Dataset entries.
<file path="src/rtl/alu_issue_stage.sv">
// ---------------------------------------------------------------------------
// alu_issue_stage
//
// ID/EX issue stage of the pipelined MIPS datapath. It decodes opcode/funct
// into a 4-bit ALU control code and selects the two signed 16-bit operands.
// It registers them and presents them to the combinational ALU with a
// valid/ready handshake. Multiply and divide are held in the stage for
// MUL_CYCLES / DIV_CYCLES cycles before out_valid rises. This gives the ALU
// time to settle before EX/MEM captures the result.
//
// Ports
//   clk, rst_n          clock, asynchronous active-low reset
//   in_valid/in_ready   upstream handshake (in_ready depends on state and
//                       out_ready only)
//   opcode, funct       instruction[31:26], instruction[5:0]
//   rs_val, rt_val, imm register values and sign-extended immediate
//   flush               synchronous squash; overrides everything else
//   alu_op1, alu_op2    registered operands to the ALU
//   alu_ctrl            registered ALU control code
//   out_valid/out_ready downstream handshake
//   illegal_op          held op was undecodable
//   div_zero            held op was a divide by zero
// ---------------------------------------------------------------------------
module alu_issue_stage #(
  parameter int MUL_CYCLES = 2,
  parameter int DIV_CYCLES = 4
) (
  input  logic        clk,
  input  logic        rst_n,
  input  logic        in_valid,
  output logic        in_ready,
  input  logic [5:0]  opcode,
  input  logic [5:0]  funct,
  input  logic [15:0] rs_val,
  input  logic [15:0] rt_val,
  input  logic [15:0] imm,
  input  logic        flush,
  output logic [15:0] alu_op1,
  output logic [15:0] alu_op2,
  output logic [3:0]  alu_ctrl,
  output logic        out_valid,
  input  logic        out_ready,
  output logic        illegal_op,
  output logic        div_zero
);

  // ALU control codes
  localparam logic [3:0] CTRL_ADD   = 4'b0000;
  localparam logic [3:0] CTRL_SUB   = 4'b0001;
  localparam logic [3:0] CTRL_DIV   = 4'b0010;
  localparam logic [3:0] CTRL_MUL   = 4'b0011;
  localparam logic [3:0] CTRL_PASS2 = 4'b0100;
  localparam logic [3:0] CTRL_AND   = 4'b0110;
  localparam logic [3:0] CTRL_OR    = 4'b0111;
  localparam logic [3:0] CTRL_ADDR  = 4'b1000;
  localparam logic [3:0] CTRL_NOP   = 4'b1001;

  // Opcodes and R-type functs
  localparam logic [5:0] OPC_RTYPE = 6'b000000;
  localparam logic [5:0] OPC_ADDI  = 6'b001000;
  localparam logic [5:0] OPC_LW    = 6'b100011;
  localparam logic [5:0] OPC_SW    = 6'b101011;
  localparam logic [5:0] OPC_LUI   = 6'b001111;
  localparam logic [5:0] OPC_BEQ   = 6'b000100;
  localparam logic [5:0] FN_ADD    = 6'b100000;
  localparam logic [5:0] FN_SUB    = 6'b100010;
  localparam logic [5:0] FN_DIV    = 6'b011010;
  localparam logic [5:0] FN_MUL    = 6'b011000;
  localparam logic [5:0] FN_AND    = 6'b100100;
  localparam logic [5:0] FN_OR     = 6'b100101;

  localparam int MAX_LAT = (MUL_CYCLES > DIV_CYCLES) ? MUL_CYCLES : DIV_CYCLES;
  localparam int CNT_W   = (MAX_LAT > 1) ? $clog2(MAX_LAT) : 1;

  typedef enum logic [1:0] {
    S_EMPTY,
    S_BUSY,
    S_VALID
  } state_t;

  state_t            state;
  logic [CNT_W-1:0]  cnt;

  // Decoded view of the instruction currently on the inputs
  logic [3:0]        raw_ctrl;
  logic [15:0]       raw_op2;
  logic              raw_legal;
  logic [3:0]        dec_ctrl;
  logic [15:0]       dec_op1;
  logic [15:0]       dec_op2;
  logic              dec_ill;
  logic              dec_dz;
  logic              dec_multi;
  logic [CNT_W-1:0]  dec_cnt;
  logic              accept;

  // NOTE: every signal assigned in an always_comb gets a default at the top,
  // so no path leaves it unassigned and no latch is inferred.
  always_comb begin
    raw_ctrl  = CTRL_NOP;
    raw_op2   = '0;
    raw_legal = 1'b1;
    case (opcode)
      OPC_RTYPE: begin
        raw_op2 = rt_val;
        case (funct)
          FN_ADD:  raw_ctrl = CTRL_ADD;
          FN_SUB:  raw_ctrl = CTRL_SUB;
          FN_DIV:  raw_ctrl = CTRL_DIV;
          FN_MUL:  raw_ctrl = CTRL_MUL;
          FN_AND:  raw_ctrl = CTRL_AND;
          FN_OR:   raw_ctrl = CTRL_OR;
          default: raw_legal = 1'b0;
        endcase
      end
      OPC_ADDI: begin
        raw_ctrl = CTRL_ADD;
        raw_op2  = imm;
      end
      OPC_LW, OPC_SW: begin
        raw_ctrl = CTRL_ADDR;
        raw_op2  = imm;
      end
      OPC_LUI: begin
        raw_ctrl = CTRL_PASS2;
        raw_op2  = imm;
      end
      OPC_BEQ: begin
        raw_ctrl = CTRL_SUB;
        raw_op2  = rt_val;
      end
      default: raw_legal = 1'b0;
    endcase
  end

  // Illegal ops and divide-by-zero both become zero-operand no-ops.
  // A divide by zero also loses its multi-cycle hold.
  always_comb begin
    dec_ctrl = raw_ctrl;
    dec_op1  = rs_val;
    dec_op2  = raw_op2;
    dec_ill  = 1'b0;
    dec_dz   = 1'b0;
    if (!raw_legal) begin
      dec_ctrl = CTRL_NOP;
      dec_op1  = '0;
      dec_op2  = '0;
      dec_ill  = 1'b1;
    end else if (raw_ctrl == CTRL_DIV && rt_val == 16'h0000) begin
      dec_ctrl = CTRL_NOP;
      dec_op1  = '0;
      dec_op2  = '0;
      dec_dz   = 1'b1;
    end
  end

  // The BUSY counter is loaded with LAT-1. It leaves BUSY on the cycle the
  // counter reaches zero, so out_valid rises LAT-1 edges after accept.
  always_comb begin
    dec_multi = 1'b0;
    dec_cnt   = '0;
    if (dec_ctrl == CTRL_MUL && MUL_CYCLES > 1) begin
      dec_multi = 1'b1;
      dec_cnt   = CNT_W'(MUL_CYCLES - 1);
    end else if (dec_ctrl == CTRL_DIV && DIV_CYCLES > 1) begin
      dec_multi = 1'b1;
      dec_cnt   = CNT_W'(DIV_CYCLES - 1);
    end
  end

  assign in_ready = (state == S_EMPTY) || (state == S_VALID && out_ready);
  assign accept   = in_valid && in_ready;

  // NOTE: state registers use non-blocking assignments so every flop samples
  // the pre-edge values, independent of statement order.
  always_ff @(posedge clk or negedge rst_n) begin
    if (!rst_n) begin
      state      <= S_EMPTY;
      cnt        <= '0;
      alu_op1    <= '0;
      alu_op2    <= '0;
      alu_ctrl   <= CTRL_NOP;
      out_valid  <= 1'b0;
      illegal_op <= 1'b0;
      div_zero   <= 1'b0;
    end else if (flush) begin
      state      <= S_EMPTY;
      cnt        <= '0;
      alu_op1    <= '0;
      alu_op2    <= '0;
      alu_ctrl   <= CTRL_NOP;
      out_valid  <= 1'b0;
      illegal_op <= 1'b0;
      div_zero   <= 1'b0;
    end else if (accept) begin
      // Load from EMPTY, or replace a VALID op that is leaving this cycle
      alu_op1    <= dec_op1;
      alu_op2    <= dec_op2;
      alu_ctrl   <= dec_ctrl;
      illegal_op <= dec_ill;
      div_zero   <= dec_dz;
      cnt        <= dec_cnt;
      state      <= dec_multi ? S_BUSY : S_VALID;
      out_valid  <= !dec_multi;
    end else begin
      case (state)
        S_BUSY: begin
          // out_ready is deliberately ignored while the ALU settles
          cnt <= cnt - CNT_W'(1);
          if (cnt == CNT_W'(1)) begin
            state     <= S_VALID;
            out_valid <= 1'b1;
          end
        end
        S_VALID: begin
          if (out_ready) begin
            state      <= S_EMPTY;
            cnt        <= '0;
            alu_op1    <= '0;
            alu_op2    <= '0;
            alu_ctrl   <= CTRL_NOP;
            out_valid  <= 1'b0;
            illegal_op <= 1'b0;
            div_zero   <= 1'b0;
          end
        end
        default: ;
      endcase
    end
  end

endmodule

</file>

Task to complete. Return the lines above precisely as they appear, beginning at the first line and ending at the line with "out_valid/out_ready downstream handshake", and nothing after it.

Solution to this task.
<file path="src/rtl/alu_issue_stage.sv">
// ---------------------------------------------------------------------------
// alu_issue_stage
//
// ID/EX issue stage of the pipelined MIPS datapath. It decodes opcode/funct
// into a 4-bit ALU control code and selects the two signed 16-bit operands.
// It registers them and presents them to the combinational ALU with a
// valid/ready handshake. Multiply and divide are held in the stage for
// MUL_CYCLES / DIV_CYCLES cycles before out_valid rises. This gives the ALU
// time to settle before EX/MEM captures the result.
//
// Ports
//   clk, rst_n          clock, asynchronous active-low reset
//   in_valid/in_ready   upstream handshake (in_ready depends on state and
//                       out_ready only)
//   opcode, funct       instruction[31:26], instruction[5:0]
//   rs_val, rt_val, imm register values and sign-extended immediate
//   flush               synchronous squash; overrides everything else
//   alu_op1, alu_op2    registered operands to the ALU
//   alu_ctrl            registered ALU control code
//   out_valid/out_ready downstream handshake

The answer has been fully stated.